● ACTIVITY
Search the entries for the word "through". Copy every line where it turns up.

● MATERIAL SHOWN
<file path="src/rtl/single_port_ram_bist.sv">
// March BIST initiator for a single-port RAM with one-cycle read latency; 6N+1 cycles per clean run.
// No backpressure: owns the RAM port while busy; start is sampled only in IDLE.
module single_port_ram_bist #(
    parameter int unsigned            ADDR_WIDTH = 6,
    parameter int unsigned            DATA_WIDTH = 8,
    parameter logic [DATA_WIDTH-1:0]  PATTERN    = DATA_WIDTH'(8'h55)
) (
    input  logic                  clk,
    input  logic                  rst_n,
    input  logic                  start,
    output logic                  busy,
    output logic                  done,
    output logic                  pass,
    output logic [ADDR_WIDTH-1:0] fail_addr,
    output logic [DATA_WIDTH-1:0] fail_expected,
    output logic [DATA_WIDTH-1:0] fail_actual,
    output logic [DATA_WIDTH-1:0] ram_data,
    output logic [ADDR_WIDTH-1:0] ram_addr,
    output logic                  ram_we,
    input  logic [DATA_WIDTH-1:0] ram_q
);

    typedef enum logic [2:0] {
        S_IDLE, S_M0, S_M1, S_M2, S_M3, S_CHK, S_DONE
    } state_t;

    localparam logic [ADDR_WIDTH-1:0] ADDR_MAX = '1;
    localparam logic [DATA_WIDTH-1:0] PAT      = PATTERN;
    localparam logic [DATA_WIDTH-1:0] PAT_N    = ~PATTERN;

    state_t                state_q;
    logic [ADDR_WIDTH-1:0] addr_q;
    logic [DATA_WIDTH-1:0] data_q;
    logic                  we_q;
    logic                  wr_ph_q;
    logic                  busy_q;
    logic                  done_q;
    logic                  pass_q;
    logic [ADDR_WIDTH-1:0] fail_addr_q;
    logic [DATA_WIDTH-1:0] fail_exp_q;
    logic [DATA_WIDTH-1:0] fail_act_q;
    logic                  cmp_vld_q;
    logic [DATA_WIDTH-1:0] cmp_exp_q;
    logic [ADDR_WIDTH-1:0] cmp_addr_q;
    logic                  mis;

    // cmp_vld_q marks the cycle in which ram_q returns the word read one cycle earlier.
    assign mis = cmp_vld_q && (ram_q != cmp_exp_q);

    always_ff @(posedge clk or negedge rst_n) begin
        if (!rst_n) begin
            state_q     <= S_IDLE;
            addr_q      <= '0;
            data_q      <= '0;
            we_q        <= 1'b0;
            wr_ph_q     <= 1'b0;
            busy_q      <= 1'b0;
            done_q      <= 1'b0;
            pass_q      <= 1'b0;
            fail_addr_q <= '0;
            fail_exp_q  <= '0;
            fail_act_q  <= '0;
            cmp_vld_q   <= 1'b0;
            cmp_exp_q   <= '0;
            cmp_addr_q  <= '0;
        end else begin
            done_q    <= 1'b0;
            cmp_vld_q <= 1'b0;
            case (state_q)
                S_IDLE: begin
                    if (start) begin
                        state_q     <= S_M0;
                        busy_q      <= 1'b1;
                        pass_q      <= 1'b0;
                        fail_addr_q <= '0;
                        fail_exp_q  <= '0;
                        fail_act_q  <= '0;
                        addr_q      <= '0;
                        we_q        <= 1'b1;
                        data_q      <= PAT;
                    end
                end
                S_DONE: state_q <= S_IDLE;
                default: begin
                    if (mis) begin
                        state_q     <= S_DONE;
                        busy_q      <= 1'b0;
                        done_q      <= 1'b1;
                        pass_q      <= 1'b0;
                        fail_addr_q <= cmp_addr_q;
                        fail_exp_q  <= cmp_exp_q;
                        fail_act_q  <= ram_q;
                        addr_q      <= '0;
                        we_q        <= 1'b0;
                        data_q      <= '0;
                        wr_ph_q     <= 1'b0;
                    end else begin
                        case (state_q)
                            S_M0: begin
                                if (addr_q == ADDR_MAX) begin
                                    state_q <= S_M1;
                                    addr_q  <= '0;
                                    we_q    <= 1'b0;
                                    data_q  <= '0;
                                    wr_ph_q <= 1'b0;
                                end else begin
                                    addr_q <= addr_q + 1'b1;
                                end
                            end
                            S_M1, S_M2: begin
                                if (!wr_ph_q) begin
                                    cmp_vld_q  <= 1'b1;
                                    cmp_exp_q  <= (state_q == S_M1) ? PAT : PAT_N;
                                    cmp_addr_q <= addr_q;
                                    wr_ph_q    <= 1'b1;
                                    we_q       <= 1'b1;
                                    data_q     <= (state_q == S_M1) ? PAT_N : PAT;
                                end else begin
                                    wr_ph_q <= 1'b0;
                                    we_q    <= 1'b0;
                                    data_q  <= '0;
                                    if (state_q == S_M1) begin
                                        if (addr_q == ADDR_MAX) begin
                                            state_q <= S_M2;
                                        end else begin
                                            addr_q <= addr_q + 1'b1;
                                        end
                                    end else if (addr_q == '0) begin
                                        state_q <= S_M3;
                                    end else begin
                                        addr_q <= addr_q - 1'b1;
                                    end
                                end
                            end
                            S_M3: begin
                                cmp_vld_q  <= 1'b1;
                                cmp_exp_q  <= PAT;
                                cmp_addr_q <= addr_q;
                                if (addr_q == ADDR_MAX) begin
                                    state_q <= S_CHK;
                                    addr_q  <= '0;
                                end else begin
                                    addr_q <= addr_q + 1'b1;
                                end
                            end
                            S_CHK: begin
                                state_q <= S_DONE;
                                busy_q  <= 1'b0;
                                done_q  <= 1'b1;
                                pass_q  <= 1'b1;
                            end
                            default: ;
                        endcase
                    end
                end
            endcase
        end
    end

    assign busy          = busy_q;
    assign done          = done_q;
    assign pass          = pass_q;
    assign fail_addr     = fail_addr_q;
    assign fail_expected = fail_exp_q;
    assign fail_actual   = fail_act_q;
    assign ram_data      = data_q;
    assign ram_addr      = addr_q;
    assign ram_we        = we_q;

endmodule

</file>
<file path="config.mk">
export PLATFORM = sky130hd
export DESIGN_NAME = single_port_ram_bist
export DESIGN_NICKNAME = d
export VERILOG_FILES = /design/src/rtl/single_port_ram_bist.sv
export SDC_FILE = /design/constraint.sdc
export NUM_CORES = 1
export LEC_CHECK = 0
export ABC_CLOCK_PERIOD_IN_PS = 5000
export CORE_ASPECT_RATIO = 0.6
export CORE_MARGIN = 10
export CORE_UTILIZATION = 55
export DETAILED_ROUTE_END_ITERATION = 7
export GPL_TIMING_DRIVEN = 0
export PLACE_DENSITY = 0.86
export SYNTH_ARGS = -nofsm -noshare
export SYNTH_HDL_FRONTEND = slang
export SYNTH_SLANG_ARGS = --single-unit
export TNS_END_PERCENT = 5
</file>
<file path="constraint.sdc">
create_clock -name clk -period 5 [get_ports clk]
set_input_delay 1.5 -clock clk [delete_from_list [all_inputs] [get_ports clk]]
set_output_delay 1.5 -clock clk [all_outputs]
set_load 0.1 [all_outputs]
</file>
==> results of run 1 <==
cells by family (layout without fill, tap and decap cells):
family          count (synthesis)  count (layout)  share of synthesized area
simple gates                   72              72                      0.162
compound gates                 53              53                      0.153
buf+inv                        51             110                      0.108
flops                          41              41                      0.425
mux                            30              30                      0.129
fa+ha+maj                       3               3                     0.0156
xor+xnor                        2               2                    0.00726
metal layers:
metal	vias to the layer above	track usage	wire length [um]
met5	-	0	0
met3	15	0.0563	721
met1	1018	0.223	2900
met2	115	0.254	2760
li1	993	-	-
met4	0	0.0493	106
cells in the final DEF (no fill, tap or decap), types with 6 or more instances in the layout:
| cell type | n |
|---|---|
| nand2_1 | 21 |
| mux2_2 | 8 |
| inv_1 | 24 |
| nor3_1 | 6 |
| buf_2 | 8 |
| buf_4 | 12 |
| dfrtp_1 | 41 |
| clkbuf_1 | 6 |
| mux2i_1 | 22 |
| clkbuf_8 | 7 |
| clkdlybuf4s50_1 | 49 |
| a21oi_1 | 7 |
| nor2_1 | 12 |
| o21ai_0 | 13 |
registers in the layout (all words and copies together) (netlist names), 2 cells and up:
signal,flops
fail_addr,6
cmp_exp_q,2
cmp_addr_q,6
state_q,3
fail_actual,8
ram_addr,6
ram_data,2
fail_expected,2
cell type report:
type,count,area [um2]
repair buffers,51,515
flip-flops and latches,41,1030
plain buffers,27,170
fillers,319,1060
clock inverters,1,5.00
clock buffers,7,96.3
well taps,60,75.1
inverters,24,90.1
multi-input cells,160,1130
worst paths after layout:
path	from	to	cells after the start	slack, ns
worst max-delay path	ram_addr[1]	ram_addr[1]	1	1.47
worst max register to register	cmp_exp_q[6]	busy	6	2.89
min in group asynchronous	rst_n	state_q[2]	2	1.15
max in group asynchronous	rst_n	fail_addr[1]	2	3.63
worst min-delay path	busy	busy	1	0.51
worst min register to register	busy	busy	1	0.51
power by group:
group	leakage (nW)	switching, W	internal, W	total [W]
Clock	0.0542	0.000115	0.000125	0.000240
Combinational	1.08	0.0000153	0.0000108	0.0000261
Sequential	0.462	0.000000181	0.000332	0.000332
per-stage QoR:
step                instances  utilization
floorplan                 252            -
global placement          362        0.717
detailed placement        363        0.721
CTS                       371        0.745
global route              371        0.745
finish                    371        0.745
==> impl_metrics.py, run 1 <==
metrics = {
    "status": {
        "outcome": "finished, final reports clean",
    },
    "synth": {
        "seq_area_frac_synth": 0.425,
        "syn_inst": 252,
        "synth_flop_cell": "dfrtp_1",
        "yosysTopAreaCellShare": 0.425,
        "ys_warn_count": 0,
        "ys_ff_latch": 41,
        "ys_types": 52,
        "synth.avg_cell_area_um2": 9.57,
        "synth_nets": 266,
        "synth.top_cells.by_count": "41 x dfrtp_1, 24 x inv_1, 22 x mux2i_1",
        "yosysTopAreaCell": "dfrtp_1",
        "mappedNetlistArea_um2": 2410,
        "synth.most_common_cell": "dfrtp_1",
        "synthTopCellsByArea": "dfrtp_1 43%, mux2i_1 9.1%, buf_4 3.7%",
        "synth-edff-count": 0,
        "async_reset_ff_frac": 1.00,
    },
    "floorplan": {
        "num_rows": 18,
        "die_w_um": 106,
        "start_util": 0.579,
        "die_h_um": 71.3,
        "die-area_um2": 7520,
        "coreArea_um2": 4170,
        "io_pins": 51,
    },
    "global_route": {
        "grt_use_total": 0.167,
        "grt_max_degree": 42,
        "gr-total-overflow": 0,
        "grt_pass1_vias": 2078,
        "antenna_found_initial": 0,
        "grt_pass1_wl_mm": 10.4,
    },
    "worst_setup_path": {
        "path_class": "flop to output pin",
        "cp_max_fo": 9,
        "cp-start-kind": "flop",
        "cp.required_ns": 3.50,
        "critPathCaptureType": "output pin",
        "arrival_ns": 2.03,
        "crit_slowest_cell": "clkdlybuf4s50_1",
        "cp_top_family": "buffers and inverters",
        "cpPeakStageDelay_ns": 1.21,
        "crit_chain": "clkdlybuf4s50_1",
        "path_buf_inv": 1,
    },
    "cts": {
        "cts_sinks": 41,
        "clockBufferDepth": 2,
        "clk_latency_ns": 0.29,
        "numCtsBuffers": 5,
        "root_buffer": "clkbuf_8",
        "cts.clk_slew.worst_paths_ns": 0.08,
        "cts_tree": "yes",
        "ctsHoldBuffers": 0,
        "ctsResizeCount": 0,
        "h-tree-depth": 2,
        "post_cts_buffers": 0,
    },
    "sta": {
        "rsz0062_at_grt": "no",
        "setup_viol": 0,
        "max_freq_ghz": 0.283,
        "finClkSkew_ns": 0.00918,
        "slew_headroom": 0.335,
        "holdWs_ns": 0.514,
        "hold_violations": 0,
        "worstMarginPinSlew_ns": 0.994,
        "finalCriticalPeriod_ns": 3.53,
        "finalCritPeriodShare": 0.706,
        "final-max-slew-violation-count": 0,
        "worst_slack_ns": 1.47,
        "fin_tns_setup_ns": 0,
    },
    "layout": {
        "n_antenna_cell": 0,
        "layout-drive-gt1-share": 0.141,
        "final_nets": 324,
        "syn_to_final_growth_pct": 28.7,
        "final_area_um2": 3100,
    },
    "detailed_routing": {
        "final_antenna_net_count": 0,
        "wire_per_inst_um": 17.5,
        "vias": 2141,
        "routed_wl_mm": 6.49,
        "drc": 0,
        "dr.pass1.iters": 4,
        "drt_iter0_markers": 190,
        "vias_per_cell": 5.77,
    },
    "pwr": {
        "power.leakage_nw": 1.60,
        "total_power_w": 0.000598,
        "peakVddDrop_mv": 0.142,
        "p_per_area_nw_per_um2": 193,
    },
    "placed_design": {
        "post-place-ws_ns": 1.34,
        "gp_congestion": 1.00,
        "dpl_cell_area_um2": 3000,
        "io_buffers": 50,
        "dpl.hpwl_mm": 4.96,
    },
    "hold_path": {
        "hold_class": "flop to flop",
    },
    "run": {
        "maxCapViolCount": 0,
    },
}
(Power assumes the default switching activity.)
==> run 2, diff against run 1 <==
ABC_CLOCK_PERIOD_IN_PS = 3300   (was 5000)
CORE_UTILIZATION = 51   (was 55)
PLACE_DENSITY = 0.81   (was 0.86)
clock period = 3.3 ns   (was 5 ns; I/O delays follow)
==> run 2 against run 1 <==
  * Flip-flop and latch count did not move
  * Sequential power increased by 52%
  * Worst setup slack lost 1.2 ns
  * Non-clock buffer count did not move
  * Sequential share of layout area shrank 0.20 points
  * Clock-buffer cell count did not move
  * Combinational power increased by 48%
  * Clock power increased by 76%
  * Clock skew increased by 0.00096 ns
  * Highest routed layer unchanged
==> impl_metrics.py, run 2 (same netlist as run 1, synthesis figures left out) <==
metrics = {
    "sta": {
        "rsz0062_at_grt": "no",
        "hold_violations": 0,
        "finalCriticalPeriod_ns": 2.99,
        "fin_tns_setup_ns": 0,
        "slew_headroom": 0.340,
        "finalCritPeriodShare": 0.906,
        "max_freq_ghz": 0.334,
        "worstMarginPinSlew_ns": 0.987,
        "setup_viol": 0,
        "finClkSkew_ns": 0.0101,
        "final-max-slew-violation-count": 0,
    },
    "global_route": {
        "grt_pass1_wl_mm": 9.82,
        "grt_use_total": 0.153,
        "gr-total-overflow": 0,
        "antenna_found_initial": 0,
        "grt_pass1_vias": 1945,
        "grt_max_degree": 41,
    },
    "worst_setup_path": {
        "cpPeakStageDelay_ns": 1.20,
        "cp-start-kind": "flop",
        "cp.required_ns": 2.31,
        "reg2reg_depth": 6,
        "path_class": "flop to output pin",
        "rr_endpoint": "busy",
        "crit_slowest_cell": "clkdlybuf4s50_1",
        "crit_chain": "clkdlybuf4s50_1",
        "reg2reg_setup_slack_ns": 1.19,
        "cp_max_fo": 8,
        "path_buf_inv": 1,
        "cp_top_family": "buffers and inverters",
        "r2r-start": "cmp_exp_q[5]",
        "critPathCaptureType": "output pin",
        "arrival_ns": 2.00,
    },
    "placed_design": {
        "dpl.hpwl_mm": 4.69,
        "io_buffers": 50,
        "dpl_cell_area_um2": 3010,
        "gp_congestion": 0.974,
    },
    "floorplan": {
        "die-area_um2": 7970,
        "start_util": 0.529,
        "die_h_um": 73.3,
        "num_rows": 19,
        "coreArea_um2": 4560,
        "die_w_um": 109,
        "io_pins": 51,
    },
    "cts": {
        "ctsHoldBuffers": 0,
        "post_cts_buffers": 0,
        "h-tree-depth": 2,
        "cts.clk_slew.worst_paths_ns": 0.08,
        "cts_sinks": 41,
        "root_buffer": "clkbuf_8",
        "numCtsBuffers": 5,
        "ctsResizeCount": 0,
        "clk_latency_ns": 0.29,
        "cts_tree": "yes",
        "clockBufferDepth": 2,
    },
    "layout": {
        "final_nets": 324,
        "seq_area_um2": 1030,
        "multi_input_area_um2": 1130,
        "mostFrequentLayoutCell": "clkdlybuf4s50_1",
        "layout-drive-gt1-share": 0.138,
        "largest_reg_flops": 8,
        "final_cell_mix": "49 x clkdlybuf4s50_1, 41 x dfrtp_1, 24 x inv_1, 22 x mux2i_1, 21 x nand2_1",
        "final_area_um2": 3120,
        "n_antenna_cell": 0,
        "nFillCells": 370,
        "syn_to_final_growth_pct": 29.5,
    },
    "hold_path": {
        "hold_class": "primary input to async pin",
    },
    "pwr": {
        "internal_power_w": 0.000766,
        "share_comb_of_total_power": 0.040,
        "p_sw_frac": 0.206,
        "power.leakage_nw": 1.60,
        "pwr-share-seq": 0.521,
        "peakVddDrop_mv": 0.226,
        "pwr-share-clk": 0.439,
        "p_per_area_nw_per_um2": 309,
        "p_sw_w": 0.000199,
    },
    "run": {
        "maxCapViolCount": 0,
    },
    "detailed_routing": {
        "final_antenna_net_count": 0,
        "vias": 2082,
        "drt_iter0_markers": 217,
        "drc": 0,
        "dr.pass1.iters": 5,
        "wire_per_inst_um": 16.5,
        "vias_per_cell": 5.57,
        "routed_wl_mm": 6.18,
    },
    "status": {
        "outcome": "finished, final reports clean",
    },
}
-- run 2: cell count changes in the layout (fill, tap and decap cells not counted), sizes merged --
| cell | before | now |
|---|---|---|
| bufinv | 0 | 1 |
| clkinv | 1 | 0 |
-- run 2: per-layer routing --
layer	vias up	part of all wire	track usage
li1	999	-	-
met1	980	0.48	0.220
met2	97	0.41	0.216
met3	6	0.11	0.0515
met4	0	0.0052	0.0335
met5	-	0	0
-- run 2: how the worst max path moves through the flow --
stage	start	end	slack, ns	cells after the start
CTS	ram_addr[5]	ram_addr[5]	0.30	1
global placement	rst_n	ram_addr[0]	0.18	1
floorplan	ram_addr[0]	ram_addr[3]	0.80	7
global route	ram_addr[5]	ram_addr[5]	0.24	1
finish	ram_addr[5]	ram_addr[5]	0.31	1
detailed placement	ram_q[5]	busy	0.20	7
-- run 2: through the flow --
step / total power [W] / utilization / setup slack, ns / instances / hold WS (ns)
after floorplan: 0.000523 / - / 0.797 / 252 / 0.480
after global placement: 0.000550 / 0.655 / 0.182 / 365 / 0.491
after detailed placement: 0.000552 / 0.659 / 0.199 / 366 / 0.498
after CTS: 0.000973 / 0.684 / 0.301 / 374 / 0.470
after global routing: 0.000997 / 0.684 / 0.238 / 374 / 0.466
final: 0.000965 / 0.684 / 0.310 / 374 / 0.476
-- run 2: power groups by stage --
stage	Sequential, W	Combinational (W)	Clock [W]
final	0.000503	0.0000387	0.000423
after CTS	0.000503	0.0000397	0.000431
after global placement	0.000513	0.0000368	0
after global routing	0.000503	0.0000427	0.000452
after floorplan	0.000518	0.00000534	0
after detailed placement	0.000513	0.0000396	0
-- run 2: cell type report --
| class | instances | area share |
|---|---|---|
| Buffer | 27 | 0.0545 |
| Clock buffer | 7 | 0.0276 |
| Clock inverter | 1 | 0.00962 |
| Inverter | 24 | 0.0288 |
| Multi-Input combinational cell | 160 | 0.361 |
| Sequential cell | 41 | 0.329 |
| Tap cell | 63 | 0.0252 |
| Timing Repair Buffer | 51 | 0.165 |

● EXPECTED ANSWER
-- run 2: how the worst max path moves through the flow --
-- run 2: through the flow --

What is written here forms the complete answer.